Bear Encounters

Mike February 4, 2013 2

black bear

Lions, tigers and bears, oh my! The bear thing. The big scary bear thing. The old saying about only having to be faster than the guy next to you doesn’t work for me anymore. I’m the slow one. The bear thing really gets me looking over my shoulder up here in the Rockies. So here is some information about bear encounters from documents and interviews. (sounds official . . .but it was easy, my daughter Kylie is a bear technician in Montana). I am not an expert, but have researched this a bit because I just like being prepared and my wife won’t let me just sit here and write stuff every day.
Four situations which are most likely to cause a bear to attack:
1. When a bear is surprised or startled.
2. When a person encounters a sow with cubs.
3. When a human gets too close to a bear’s food supply.
4. Predatory Bear (when the bear sees you as potential prey/food).
Number 1 and 3 may initiate defensive behavior in the bear. They tend to slightly move their head back and forth, possibly stand up, snap or chomp their jaws ( I know, scary right?) and also woof or huff. This may not be aggressive behavior; they may just be trying to figure out who you are and if you are a threat.

At this point start backing away, raise your hands if the bear is not too close (It’s like identifying you are human), talk to them like you would a dog and slowly back away. “Stay Fido. Sit Fido. I don’t taste good, Fido” (actually the tone you use with a dog) don’t laugh. .. Seriously, you should stay as calm as possible, don’t sound aggressive and back away, still facing them.

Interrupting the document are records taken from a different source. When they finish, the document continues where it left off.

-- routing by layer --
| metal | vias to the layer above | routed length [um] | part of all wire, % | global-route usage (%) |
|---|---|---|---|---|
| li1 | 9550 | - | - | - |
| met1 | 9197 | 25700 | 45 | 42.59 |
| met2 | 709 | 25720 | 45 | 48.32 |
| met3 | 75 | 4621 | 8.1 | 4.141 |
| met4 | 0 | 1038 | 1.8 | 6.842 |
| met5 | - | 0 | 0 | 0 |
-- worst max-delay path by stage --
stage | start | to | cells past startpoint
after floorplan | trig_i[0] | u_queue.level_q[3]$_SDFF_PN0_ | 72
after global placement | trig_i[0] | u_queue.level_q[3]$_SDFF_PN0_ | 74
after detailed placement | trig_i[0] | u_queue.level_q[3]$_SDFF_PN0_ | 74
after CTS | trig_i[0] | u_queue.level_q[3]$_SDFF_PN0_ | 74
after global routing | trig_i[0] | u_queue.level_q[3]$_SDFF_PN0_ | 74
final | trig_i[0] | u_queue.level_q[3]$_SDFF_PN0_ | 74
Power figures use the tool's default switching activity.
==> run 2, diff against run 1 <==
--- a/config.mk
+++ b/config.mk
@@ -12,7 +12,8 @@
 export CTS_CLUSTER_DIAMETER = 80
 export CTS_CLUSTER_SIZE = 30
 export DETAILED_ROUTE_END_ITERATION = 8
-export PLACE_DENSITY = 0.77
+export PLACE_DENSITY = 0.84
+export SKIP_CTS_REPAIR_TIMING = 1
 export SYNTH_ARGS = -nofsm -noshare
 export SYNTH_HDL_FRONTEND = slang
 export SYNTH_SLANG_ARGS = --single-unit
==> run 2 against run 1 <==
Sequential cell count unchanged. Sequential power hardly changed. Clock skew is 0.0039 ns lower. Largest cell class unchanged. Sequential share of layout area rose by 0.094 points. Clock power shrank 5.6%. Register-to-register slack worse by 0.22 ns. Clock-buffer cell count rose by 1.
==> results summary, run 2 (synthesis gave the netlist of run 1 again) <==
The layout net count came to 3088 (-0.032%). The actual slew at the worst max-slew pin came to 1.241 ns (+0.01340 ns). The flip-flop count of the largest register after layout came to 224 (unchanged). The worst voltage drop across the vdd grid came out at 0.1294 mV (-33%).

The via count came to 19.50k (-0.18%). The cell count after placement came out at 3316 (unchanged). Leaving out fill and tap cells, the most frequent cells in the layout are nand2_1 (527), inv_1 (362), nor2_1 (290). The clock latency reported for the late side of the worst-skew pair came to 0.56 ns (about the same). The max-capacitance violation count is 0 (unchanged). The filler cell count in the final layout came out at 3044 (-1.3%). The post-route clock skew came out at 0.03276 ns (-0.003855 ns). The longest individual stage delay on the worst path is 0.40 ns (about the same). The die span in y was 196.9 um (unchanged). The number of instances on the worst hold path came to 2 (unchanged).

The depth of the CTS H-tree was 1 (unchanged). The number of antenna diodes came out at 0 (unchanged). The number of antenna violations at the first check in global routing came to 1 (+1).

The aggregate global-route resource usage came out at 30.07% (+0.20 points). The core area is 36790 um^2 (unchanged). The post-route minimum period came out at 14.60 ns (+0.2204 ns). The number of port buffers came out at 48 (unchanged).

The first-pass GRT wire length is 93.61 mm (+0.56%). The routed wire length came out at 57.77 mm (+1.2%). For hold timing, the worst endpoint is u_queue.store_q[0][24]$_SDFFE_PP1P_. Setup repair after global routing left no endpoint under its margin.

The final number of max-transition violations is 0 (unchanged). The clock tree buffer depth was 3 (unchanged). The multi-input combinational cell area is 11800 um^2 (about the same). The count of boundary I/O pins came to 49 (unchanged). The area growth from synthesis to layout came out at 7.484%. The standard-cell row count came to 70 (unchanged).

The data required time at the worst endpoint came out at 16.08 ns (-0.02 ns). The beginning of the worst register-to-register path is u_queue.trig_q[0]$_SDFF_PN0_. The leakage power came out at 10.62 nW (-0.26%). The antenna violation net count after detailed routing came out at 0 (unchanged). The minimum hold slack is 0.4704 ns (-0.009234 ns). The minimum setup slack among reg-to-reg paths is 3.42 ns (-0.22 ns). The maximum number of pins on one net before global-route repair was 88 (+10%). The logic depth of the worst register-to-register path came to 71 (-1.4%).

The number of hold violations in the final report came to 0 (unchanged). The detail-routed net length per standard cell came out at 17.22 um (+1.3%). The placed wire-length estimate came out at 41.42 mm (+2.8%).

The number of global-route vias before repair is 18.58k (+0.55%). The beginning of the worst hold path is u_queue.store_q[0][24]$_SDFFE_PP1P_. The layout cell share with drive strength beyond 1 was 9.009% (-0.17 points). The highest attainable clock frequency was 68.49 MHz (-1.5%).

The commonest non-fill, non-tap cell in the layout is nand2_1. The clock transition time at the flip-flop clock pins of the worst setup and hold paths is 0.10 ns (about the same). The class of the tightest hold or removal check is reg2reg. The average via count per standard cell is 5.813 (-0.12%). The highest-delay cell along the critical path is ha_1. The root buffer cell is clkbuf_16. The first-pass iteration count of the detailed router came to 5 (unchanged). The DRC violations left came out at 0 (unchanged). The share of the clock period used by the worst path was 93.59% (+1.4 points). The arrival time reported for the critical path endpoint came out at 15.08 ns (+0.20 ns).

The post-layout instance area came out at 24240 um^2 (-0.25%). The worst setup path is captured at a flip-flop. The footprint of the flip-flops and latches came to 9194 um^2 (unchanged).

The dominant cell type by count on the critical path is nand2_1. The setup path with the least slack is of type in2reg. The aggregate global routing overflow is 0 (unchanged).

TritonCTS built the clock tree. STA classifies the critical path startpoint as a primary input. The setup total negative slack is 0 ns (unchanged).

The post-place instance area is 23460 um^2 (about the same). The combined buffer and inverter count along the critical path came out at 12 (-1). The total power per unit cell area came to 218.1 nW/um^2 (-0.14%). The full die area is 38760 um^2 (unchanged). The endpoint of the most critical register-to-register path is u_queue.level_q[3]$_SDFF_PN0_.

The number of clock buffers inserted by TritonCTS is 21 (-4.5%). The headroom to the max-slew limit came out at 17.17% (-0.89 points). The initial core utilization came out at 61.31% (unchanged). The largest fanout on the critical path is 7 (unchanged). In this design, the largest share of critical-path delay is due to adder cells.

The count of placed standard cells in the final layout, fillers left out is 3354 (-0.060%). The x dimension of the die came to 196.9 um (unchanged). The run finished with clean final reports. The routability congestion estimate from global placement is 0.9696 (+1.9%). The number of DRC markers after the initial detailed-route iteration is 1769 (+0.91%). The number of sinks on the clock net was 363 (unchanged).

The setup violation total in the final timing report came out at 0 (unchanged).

Here’s the advice I start panicking with because it sounds contradictory. ”don’t look them in the eye, but keep them in sight ”What?? Look but don’t LOOK???. . .ok, I asked Kylie and she says stare at their feet. Ok. That makes sense now. Can I whimper? No . .just back away until you can’t see them anymore or can observe them moving away.
Avoiding Bear encounters (you really don’t want to startle a bear)

second bear pic

Here is the biggy:  Be aware of your surroundings. .(this is just good advice)  I use it when walking in downtown Portland.  Keep your eyes open and be aware of potential danger. Look for activity (carcasses, ravens, magpies or both) or bear signs (tracks, turned over rocks / logs, scat, scratches on trees, bear hair)    also when in a dense area, keep your spray ready.  The holster seems like a good idea and you can put it on your belt, pack straps or hanging between the pack straps.

Multiple carries of holster

Make lots of noise . .talk to your friends, especially when walking through dense areas or in high noise areas like streams or high winds.  People used to recommend bells, but there is some evidence which indicates bears don’t recognize bells as “human” sound, but more of a “dinners here”. I love the old joke about bear scat being easy to recognize because it has bells in it.

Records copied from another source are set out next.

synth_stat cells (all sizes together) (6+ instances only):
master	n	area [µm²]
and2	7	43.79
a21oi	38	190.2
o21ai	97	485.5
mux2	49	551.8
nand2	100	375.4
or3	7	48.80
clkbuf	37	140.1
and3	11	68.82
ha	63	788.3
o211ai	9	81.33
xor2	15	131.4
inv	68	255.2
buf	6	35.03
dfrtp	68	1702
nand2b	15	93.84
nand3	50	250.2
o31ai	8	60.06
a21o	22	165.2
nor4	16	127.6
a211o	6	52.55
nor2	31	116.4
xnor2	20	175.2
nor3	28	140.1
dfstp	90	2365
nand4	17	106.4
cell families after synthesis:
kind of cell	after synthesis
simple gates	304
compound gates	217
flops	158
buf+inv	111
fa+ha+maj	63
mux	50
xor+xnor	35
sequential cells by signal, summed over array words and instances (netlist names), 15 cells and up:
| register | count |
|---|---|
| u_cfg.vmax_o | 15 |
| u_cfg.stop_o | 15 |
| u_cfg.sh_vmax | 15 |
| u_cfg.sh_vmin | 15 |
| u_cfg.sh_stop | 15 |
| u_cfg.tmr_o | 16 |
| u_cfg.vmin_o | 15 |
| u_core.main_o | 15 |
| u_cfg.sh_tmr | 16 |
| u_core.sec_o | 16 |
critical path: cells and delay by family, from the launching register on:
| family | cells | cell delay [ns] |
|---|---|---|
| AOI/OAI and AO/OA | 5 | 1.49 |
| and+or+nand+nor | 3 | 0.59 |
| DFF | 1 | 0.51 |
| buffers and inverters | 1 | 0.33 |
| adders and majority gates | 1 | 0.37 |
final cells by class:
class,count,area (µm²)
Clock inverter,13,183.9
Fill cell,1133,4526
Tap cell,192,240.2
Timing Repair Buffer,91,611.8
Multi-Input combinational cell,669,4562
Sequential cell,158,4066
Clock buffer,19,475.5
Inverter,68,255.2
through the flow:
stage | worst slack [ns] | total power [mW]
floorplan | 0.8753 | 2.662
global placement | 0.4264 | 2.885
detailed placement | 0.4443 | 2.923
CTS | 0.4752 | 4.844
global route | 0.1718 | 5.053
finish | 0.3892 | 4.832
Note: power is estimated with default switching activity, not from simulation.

Eliminate attractants.  It’s called a dirty camp, campfires and cooking too close to where you sleep, open food, clothes that smell of cooking smells, sweet smelling things.

bear spray

So let’s talk about bear spray a bit:

I know your big burly neighbor who carries a .454 Casull from Freedom arms (made in Wyoming) talks big, but there are way (yes, WAY) too many experts that say bear spray is a more effective deterrent.  Nothing is perfect but bear spray has a lot of data supporting the use of it.  First off, if you carry this on your belt with a quick release, you are more likely to get it out and hit something than a firearm.  If a bear is charging from 30 or 40 feet . .you have less than two seconds to aim and shoot at it.  This includes bear spray, but again, chances are better hitting when you can cover a larger area.  And if you can get the bear to go away, life continues for all of us. Yes, including the bear.  They didn’t invite you into their home.

Difference between a Black bear and a Grizzly bear.  (By the way, don’t capitalize the “b” in bear; experts say it is not really part of the name. Probably shouldn’t waste time explaining it to the bear.)

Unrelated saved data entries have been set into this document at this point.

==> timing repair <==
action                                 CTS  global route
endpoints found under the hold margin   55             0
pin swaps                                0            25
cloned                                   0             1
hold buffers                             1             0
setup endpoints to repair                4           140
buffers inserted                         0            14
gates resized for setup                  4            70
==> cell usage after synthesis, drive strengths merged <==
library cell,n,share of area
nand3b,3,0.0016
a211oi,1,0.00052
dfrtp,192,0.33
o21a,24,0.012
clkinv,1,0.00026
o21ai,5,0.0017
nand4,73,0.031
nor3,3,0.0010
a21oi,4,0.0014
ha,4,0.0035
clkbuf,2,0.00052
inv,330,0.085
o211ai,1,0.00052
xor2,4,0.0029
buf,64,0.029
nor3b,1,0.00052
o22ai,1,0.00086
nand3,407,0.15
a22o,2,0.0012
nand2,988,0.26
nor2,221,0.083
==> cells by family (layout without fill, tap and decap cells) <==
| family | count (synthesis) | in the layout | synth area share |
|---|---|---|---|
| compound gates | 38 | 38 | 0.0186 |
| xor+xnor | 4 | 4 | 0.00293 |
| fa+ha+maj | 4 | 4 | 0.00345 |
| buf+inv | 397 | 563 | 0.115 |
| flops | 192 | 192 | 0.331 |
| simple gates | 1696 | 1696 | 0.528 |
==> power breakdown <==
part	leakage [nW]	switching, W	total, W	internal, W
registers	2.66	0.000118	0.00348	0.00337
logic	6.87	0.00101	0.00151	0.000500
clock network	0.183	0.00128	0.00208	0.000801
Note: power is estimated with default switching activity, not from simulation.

Experts and training materials often talk about the difference between a Black Bear and a Grizzly first.  I am thinking, seriously, if a big scary bear is running at me, well I’m going to have a hard time stopping to analyze the difference.  Montana says it is because the Grizzly is federally protected. .. I’ll remember that when I am trying to get my head out of his mouth!

Kylie the bear technician

Kylie the bear technician

Actually it is good to know! They can act differently.  From what I have learned, Black bears are more likely to be a bit more predatory than a Grizzly.  At that point, know that statistics aren’t perfect but knowing may make a difference.  So here’s the difference: The current recommendation in Montana is to fight a Black bear, and play dead for a Grizzly bear. (That would be if they attack you . . don’t pick a fight with a bear . . .I’m just sayin’) The reason is that Black bears are more aggressive and attack for longer periods, and check several times to make sure the threat is neutralized, and sometimes, just because. If you decide to play dead: Never drop your pack in an encounter or attack. One, it can serve as protection against injury. Two, you may teach the bear that humans drop packs which yield food.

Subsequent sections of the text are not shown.